→ **RECORDS FOR THE EXERCISE**
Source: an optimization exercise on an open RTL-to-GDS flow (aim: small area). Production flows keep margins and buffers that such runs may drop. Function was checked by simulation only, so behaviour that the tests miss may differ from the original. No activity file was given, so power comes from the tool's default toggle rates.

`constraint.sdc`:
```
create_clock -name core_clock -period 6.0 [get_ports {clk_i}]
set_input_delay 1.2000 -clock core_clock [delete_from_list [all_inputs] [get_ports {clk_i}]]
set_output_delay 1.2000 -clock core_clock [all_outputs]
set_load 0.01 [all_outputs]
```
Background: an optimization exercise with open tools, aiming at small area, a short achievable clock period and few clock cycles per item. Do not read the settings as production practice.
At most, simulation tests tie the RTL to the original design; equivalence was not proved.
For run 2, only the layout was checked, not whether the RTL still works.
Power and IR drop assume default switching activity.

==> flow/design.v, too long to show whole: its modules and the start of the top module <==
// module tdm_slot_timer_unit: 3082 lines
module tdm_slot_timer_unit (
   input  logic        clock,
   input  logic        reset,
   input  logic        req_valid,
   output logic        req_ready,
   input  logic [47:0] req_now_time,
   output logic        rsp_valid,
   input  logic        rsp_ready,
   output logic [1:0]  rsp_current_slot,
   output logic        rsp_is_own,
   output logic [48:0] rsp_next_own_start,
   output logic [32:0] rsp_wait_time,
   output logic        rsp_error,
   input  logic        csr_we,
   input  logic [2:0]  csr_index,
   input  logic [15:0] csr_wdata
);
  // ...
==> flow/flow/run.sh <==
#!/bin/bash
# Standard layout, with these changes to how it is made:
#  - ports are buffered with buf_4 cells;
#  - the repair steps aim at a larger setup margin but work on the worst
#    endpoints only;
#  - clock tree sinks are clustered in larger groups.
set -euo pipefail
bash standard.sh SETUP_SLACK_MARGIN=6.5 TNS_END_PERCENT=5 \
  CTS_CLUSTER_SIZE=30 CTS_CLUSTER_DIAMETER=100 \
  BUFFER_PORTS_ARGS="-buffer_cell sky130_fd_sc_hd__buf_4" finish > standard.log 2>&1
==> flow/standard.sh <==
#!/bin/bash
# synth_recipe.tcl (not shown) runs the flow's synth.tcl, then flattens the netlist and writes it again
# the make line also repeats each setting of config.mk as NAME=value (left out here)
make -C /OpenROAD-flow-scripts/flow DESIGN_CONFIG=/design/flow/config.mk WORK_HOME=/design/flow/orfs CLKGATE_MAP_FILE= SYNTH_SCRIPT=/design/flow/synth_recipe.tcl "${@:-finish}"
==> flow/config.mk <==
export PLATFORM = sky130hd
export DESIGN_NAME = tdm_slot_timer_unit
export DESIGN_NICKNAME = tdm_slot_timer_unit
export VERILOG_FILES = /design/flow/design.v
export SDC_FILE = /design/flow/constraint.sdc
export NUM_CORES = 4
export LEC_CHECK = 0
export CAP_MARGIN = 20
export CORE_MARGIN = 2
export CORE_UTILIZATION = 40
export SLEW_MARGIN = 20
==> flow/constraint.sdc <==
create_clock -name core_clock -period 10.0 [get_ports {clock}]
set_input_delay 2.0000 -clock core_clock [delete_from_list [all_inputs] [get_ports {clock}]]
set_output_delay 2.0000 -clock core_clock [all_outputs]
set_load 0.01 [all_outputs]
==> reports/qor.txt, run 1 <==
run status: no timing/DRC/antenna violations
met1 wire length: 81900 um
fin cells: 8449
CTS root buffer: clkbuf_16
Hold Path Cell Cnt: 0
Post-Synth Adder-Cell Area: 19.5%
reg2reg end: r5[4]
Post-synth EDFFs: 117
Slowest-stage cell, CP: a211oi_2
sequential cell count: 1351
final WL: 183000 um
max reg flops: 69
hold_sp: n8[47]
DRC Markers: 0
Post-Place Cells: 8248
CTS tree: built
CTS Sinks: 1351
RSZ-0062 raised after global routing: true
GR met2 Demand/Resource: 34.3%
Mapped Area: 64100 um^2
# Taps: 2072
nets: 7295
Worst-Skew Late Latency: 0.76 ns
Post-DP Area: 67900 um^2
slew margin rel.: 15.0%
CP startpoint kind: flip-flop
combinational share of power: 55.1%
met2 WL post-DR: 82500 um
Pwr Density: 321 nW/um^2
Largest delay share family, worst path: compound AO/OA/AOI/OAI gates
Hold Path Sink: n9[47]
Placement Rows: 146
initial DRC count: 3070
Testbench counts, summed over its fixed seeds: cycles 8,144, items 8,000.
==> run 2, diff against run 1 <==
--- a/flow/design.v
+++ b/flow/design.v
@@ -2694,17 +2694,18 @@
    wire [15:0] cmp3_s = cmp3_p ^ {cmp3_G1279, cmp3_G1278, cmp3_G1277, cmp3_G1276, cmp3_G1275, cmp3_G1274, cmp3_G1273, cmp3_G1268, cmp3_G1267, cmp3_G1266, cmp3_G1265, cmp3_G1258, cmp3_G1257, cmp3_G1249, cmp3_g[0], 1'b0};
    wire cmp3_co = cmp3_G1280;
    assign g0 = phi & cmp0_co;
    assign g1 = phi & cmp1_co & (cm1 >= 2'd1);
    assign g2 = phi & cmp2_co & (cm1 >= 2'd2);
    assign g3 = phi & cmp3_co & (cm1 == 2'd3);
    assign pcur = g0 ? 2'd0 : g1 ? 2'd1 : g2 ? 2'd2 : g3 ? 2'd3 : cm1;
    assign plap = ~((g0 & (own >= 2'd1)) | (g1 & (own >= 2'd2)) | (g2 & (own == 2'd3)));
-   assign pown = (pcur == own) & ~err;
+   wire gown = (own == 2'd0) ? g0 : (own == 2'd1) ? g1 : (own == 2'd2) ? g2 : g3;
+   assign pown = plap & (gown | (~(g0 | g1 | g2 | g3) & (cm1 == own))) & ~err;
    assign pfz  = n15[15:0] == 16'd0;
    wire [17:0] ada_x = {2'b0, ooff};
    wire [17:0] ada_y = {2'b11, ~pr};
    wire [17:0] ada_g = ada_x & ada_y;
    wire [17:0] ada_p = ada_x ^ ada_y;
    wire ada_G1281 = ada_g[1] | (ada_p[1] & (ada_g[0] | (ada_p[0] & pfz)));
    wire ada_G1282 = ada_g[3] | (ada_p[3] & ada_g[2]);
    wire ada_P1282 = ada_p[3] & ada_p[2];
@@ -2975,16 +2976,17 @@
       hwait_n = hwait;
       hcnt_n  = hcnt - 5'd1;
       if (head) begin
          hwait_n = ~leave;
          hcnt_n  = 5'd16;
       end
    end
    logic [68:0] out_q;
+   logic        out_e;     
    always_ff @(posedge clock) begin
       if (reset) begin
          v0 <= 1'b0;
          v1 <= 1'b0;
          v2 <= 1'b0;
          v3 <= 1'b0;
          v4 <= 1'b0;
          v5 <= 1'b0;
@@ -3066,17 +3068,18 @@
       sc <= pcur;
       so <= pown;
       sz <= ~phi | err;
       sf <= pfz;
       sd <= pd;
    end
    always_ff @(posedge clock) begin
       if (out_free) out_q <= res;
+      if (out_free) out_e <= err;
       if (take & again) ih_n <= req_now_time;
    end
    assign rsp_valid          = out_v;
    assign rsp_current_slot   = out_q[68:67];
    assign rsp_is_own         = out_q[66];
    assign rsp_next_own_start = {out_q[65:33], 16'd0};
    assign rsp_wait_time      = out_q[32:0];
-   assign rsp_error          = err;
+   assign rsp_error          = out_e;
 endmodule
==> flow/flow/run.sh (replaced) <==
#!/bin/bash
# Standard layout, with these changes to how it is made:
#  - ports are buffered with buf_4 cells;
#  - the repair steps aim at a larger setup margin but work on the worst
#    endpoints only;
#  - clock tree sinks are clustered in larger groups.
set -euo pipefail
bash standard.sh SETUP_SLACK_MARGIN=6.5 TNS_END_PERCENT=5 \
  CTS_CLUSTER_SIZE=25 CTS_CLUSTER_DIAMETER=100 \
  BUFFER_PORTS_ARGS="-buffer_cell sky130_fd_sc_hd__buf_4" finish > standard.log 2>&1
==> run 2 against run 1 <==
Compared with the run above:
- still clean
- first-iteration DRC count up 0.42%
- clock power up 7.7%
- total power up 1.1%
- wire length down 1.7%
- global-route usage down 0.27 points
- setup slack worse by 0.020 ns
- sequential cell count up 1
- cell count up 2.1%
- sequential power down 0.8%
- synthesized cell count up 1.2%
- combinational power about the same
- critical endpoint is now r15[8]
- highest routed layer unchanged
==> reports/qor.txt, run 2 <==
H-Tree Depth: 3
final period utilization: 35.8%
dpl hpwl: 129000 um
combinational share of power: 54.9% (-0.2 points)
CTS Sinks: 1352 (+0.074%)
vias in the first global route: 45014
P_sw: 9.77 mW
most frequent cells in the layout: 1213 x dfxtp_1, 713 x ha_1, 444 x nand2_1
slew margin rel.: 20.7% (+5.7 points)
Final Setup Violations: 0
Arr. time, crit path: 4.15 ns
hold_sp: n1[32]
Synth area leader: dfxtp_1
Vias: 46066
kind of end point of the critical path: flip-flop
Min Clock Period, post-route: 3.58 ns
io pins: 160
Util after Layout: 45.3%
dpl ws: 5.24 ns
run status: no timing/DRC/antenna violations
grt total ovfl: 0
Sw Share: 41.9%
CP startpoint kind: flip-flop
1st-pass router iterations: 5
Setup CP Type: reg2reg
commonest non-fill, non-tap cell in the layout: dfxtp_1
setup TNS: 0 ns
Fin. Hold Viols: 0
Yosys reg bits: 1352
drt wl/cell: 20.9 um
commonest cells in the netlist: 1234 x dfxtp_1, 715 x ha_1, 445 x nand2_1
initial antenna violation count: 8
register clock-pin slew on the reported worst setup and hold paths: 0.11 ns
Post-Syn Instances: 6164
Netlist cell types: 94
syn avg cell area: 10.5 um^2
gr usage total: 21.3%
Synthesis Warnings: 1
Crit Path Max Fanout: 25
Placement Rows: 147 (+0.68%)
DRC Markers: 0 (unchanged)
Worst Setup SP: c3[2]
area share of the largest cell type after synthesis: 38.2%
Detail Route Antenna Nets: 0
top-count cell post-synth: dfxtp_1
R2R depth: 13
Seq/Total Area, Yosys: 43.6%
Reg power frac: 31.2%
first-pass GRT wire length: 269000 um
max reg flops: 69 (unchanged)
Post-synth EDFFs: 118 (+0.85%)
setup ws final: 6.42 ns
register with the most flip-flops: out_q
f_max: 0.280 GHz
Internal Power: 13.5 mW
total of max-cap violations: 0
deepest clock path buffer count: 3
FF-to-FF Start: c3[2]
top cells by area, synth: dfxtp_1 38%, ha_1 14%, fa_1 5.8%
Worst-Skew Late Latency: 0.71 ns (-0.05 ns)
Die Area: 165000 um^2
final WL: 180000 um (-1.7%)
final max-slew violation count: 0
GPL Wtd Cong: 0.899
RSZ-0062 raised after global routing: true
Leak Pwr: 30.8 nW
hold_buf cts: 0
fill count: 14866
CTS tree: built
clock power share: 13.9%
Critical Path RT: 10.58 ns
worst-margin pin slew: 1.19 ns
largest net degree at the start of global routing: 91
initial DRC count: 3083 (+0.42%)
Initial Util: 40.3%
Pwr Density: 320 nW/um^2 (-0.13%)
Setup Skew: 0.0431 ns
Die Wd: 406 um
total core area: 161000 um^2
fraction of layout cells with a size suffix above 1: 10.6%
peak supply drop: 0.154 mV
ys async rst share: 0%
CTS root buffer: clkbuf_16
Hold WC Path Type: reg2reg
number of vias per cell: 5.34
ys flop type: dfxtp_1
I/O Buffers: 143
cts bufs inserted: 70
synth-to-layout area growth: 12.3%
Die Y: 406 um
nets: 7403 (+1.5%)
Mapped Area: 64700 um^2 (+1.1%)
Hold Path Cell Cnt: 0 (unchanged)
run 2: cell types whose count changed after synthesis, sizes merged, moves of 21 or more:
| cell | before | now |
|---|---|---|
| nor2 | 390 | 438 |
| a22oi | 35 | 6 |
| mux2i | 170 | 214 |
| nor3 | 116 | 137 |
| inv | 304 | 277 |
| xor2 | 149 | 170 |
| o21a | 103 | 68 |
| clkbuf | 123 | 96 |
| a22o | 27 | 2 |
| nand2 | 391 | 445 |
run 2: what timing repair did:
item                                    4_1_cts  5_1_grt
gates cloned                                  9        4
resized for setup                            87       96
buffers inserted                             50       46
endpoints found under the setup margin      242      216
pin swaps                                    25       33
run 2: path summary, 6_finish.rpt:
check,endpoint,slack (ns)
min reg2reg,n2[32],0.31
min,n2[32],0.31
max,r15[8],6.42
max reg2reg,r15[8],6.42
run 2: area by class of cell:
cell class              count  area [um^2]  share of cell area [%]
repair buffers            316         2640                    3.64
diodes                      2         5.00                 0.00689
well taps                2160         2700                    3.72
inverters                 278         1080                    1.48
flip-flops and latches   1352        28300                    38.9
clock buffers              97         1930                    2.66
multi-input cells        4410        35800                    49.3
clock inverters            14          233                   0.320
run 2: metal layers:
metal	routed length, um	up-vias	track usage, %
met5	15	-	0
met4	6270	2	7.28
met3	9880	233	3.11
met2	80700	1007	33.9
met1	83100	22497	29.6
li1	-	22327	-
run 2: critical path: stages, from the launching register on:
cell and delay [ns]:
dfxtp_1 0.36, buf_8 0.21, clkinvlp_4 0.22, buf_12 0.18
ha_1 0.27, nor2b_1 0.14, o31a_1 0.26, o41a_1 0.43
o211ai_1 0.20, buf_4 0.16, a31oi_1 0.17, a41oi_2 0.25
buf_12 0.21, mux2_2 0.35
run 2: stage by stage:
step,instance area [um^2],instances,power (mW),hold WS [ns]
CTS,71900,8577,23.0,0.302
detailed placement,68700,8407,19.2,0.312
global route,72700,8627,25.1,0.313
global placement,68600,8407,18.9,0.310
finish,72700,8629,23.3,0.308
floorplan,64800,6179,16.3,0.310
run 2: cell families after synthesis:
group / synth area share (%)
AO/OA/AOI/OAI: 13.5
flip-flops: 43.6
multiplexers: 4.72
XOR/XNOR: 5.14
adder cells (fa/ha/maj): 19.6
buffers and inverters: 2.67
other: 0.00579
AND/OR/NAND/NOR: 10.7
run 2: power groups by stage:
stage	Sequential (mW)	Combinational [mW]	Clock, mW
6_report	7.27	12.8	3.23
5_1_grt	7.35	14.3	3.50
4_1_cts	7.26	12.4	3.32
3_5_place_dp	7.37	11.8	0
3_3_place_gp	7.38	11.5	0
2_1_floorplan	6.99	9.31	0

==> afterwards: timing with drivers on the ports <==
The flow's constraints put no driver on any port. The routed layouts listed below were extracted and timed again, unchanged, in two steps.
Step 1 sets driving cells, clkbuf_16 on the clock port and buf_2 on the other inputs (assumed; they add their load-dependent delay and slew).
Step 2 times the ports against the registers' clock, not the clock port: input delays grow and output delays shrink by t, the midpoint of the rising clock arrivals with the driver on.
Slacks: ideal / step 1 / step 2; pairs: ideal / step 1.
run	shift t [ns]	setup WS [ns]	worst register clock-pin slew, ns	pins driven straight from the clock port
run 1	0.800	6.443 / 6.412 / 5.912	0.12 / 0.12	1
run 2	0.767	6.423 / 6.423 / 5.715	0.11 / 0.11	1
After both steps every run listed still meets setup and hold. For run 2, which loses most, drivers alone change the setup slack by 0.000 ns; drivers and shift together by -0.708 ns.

--

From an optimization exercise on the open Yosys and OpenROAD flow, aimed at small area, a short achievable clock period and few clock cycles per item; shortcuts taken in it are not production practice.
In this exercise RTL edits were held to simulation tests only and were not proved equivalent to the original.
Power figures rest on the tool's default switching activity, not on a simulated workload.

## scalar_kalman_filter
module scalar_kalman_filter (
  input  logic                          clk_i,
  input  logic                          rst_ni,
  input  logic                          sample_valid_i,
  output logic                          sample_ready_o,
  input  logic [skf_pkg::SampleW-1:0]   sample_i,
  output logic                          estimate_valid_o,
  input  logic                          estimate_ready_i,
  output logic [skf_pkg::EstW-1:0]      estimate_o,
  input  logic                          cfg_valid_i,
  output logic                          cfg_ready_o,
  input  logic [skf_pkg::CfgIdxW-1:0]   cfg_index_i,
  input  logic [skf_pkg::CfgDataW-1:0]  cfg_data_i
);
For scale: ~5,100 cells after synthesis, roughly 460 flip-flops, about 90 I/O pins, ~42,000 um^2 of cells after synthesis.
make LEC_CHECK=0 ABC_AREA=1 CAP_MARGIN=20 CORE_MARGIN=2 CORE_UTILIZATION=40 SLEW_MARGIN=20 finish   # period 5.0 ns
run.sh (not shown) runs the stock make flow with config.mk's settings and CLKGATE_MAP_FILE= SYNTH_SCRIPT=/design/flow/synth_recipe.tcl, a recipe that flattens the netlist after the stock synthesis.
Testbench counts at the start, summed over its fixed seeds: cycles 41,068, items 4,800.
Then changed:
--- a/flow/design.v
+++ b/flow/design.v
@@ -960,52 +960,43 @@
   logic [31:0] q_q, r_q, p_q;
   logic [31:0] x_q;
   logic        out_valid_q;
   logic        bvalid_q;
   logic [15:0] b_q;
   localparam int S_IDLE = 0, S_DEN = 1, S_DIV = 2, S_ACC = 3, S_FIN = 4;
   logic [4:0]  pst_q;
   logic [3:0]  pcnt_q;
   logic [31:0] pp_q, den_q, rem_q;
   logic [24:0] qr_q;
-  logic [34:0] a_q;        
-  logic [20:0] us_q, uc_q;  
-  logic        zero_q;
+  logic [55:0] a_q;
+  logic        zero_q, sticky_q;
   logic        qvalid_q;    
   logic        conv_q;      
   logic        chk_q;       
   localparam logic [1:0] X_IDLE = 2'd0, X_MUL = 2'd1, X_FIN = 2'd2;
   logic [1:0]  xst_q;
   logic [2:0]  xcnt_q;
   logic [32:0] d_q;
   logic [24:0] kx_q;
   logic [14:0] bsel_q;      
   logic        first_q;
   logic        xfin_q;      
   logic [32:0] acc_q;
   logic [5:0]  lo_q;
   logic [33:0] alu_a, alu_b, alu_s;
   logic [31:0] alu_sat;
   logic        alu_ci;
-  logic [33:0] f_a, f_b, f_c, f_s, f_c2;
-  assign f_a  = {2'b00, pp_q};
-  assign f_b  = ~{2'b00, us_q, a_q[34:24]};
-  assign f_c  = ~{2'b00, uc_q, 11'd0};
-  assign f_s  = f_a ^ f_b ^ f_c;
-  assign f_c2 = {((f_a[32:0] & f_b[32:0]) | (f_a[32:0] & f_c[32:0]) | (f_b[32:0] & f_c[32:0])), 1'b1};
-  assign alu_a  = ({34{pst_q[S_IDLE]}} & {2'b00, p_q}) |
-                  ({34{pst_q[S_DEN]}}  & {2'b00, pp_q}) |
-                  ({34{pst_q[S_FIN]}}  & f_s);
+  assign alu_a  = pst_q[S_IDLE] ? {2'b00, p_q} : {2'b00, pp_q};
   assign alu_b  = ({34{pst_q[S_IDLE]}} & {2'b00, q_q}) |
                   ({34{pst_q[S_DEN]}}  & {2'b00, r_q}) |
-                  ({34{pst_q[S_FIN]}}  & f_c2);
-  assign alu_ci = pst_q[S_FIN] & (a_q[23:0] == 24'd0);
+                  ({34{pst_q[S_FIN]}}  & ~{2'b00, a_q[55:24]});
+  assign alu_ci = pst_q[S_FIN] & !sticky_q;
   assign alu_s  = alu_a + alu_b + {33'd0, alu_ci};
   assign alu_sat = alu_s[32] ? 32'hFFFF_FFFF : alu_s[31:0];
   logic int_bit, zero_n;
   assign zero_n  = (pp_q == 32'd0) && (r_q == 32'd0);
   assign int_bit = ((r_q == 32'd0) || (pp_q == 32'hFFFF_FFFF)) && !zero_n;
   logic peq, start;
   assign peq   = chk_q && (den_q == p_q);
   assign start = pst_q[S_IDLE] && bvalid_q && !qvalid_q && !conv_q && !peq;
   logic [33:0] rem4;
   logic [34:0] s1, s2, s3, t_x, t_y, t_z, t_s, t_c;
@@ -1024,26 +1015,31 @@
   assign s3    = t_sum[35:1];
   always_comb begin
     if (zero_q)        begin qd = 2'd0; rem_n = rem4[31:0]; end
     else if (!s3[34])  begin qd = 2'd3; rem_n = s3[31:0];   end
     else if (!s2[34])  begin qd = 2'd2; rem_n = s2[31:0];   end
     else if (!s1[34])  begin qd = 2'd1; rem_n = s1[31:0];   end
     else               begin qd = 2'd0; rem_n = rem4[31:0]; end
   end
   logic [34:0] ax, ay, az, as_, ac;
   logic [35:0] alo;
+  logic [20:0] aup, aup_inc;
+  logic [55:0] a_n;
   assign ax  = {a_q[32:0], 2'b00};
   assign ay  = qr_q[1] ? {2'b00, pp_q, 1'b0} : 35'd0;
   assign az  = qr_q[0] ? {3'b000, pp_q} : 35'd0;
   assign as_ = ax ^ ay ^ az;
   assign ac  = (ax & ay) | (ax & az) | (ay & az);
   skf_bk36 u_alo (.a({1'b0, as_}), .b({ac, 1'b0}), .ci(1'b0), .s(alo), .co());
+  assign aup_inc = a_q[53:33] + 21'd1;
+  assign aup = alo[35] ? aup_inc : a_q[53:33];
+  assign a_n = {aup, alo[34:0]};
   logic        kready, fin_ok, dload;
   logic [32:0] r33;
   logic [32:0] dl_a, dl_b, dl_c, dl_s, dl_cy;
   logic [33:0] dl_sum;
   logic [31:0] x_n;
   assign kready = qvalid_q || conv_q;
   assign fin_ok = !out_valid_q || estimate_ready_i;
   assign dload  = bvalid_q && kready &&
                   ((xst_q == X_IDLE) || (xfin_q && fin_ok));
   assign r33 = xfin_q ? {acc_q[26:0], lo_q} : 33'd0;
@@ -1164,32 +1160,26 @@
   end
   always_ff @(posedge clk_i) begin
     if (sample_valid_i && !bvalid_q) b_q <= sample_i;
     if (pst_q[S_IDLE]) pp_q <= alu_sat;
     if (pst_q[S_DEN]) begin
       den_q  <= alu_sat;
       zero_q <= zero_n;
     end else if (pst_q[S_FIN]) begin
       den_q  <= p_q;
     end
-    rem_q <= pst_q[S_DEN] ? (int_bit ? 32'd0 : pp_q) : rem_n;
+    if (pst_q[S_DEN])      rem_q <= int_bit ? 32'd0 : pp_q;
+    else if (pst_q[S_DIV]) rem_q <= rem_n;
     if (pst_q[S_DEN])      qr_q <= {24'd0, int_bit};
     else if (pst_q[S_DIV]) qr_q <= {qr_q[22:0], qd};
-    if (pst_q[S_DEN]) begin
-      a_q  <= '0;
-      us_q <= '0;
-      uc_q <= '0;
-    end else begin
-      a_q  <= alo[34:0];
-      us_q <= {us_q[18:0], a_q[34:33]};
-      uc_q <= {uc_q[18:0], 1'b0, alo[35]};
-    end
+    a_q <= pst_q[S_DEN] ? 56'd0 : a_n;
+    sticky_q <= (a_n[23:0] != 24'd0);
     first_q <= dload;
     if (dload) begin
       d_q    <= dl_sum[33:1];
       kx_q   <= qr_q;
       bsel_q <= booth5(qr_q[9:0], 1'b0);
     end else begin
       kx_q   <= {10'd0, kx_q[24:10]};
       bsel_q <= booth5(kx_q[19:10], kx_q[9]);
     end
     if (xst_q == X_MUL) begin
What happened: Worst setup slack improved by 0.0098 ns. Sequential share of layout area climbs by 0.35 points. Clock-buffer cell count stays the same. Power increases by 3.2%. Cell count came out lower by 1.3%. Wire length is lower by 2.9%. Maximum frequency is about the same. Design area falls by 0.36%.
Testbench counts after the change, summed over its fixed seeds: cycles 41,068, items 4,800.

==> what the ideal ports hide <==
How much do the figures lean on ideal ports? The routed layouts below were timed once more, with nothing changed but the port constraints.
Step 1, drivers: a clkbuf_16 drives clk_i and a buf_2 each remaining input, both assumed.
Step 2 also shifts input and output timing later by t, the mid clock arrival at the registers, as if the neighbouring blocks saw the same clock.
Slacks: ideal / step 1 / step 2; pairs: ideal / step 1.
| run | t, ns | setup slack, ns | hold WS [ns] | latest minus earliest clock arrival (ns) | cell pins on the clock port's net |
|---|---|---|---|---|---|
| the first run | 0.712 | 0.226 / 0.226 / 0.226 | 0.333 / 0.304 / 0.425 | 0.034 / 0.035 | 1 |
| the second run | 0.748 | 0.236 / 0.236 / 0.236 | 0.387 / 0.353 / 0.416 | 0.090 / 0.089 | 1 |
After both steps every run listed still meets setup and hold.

→ **EXERCISE BRIEF**
Gather each line from the entries above that includes the word "small".

→ **SOLUTION FOR THIS PROBLEM**
Source: an optimization exercise on an open RTL-to-GDS flow (aim: small area). Production flows keep margins and buffers that such runs may drop. Function was checked by simulation only, so behaviour that the tests miss may differ from the original. No activity file was given, so power comes from the tool's default toggle rates.
Background: an optimization exercise with open tools, aiming at small area, a short achievable clock period and few clock cycles per item. Do not read the settings as production practice.
From an optimization exercise on the open Yosys and OpenROAD flow, aimed at small area, a short achievable clock period and few clock cycles per item; shortcuts taken in it are not production practice.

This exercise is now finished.